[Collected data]
^^^^^^^^

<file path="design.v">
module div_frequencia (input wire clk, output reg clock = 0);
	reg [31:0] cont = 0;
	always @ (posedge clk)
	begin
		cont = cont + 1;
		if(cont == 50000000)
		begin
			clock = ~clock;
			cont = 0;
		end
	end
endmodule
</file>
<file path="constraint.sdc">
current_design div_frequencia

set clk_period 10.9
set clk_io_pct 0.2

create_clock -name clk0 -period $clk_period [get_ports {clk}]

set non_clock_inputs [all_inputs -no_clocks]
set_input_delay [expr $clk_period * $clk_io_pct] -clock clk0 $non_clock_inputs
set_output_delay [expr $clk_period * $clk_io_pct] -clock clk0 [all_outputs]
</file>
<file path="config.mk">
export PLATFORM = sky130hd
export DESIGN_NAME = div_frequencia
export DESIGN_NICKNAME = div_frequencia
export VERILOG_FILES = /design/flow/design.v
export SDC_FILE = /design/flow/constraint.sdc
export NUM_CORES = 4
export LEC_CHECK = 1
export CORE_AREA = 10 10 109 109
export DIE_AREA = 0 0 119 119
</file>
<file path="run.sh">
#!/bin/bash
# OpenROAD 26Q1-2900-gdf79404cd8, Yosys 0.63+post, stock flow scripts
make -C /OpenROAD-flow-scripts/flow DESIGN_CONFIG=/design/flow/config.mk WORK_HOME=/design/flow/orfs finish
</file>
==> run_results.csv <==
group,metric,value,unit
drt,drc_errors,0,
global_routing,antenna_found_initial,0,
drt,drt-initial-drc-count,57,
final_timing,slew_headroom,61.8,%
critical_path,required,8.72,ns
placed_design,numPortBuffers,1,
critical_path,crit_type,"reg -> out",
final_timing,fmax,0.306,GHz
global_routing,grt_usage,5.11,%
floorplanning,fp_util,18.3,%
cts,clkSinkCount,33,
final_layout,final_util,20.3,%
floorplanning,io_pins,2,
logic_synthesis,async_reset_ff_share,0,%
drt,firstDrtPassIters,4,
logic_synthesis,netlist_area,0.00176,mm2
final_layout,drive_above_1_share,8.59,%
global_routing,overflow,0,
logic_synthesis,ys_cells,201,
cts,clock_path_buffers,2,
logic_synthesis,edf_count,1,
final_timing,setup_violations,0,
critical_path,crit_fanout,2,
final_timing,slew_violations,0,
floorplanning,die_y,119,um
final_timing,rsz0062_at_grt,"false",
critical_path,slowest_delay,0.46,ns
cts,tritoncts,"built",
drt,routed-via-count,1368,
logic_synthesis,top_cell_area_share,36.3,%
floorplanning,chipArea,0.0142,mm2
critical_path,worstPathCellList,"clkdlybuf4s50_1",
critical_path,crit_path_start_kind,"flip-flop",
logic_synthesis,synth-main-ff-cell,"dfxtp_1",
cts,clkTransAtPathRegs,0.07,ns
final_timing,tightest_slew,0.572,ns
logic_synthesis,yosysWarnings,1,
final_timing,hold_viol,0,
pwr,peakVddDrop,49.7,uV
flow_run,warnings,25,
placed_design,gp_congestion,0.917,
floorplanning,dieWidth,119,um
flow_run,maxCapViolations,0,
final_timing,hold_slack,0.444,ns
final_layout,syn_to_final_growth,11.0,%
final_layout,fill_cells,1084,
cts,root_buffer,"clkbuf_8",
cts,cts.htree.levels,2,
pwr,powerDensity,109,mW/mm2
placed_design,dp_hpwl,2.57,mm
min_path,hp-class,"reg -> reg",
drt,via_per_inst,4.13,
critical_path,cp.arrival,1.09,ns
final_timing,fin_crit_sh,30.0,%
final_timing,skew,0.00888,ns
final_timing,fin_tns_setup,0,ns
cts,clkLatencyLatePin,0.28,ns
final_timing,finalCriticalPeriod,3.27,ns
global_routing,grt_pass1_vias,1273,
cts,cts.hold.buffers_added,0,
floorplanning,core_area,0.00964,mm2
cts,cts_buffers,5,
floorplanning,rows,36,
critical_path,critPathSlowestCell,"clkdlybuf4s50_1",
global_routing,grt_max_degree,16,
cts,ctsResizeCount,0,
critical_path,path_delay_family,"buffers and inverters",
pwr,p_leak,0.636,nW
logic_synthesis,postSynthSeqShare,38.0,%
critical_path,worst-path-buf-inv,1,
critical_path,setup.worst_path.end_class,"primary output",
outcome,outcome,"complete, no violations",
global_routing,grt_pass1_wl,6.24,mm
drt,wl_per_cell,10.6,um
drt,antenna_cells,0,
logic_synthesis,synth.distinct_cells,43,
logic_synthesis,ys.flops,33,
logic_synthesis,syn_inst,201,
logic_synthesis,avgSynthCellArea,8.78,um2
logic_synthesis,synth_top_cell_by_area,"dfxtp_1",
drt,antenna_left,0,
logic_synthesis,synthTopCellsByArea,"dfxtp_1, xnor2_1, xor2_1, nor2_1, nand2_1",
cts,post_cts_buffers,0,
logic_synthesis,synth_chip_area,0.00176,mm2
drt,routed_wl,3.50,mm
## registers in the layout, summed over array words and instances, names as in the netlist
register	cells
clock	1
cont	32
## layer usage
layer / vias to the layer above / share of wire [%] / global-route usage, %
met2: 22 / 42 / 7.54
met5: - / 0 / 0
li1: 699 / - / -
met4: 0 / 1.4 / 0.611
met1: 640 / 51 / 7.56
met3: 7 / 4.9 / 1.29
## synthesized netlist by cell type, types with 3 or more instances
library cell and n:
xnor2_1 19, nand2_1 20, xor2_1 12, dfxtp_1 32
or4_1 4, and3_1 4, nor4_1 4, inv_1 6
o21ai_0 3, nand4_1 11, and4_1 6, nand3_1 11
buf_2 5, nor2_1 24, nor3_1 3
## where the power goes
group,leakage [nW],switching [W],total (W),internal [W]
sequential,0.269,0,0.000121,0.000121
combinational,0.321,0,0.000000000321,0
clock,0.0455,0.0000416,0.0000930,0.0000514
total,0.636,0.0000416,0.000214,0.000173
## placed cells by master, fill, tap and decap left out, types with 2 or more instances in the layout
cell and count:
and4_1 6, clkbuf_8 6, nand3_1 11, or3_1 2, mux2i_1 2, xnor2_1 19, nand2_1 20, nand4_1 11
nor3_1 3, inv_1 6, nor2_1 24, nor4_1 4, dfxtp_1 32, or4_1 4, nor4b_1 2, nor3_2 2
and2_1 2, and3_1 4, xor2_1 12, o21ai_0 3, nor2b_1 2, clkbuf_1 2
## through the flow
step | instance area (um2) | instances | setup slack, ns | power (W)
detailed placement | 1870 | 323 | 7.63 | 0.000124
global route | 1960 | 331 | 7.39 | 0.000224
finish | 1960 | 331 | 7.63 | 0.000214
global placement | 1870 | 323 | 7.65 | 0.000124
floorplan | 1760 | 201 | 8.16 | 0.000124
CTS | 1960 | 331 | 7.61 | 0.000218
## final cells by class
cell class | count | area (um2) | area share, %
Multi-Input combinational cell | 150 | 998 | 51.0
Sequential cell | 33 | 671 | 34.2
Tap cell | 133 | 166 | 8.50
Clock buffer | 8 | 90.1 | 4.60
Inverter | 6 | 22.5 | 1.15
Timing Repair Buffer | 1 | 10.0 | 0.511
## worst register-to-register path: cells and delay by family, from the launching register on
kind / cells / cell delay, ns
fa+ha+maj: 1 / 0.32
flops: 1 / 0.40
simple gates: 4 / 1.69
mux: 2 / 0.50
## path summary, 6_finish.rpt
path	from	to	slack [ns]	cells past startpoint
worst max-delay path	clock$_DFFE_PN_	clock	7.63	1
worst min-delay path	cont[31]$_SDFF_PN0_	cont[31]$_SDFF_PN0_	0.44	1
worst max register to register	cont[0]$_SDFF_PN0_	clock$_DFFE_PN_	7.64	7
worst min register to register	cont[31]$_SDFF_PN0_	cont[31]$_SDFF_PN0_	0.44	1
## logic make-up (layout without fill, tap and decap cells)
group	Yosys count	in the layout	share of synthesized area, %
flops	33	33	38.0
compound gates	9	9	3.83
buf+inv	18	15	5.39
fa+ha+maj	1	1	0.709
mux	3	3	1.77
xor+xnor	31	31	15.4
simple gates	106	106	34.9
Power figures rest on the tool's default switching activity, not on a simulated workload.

^^^^^^^^

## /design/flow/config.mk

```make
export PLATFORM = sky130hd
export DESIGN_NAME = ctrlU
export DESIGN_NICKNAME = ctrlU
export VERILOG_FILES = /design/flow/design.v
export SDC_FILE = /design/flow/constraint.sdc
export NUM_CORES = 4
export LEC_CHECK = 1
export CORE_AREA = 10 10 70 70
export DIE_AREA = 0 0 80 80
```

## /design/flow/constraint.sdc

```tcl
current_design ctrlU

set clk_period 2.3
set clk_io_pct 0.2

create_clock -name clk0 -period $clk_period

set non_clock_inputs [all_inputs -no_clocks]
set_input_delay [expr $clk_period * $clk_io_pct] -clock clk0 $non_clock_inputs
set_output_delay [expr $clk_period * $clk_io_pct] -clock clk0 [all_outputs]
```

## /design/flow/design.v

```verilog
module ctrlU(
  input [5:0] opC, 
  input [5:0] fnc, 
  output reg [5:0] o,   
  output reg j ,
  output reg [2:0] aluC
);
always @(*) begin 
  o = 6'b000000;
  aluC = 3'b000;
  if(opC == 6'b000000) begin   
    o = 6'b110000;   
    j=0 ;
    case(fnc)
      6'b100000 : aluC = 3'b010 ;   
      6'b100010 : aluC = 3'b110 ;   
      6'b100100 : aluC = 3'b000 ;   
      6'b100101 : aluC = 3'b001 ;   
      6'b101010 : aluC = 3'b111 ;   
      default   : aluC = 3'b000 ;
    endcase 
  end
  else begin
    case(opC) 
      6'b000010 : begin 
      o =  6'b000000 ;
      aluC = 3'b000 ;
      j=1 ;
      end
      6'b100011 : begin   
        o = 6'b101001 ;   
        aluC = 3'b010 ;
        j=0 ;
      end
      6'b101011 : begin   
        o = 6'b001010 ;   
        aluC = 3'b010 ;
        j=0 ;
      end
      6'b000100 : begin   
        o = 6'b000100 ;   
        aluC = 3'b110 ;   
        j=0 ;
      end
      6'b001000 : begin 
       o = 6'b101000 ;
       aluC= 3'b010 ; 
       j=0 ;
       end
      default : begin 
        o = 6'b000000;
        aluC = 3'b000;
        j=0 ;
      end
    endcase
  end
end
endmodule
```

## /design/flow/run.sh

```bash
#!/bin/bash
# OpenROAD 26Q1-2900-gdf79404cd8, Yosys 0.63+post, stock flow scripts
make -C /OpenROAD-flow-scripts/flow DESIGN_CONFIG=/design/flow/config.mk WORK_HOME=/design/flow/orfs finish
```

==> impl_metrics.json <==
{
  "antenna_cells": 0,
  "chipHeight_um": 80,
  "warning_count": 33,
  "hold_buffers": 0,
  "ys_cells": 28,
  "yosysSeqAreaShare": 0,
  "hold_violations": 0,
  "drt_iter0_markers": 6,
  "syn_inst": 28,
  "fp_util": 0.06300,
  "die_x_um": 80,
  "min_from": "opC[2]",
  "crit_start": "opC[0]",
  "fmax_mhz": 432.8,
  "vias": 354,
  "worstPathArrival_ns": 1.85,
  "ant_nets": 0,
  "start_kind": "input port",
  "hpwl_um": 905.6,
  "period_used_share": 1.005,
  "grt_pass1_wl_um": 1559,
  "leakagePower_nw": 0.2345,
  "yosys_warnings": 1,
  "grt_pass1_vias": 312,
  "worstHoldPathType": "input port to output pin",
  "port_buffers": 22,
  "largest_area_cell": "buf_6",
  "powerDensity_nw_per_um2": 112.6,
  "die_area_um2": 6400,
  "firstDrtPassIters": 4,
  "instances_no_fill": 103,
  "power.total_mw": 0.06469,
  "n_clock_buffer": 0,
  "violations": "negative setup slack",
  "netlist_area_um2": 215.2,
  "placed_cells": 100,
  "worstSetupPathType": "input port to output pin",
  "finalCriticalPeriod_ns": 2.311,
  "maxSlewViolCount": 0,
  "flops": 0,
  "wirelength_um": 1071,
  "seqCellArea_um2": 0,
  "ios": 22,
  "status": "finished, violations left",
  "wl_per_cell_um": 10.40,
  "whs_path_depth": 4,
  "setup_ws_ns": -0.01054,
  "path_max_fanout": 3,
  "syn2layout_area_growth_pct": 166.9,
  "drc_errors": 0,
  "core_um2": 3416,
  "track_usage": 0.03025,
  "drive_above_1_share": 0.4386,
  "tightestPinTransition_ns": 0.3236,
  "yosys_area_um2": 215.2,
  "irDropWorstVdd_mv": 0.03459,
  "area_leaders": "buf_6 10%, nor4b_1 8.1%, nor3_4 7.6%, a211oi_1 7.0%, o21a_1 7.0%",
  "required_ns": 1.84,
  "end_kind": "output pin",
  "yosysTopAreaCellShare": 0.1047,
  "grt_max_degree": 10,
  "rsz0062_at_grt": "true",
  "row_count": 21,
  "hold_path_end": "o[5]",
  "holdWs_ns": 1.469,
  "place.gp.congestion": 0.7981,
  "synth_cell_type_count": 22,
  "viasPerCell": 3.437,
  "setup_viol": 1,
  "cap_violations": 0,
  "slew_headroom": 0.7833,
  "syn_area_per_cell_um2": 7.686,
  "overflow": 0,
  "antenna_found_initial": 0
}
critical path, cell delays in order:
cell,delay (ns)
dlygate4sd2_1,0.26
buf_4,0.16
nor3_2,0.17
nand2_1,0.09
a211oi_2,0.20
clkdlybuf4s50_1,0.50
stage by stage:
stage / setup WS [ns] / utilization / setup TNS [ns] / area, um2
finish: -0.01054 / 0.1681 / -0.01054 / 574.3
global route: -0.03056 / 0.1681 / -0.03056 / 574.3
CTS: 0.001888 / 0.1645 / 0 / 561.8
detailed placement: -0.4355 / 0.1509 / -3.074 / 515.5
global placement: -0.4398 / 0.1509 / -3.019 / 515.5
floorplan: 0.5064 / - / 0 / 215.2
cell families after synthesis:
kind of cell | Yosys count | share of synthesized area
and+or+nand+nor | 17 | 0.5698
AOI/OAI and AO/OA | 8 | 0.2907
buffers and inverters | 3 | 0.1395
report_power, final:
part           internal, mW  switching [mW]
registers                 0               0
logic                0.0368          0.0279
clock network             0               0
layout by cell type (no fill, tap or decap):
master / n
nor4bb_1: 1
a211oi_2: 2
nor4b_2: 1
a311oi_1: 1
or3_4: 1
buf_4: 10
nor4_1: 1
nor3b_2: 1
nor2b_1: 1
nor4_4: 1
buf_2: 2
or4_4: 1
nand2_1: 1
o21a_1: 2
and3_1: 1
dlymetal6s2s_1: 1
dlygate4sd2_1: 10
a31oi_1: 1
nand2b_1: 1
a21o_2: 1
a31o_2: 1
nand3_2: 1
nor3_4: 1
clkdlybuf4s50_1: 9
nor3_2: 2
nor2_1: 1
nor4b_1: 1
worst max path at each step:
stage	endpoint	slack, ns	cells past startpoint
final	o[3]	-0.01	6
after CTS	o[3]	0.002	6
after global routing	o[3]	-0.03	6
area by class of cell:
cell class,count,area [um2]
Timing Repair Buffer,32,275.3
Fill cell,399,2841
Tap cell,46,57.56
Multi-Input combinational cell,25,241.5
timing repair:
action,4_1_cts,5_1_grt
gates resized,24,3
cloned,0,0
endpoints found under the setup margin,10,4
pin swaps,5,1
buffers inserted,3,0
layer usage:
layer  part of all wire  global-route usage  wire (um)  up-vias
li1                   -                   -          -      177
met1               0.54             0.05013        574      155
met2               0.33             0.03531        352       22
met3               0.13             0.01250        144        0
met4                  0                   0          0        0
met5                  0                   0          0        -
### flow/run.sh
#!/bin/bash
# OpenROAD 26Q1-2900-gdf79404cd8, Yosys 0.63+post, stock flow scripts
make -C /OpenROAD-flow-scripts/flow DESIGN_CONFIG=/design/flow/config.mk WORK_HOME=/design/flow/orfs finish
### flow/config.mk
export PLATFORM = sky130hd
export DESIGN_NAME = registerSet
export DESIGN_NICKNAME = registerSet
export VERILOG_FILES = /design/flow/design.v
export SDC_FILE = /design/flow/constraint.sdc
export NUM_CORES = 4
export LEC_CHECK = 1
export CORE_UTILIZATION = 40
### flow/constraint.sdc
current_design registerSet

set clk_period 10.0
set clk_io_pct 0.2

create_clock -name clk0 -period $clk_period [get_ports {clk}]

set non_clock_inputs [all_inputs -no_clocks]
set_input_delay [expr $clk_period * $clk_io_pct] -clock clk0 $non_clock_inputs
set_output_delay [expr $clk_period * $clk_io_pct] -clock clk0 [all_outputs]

^^^^^^^^

**What is needed**
Print again the lines of the entries above that fall between the line holding "Tap cell | 133 | 166 | 8.50" and the line holding "Power figures rest", inclusive, exactly as they stand.

**Answer for this exercise**
Tap cell | 133 | 166 | 8.50
Clock buffer | 8 | 90.1 | 4.60
Inverter | 6 | 22.5 | 1.15
Timing Repair Buffer | 1 | 10.0 | 0.511
## worst register-to-register path: cells and delay by family, from the launching register on
kind / cells / cell delay, ns
fa+ha+maj: 1 / 0.32
flops: 1 / 0.40
simple gates: 4 / 1.69
mux: 2 / 0.50
## path summary, 6_finish.rpt
path	from	to	slack [ns]	cells past startpoint
worst max-delay path	clock$_DFFE_PN_	clock	7.63	1
worst min-delay path	cont[31]$_SDFF_PN0_	cont[31]$_SDFF_PN0_	0.44	1
worst max register to register	cont[0]$_SDFF_PN0_	clock$_DFFE_PN_	7.64	7
worst min register to register	cont[31]$_SDFF_PN0_	cont[31]$_SDFF_PN0_	0.44	1
## logic make-up (layout without fill, tap and decap cells)
group	Yosys count	in the layout	share of synthesized area, %
flops	33	33	38.0
compound gates	9	9	3.83
buf+inv	18	15	5.39
fa+ha+maj	1	1	0.709
mux	3	3	1.77
xor+xnor	31	31	15.4
simple gates	106	106	34.9
Power figures rest on the tool's default switching activity, not on a simulated workload.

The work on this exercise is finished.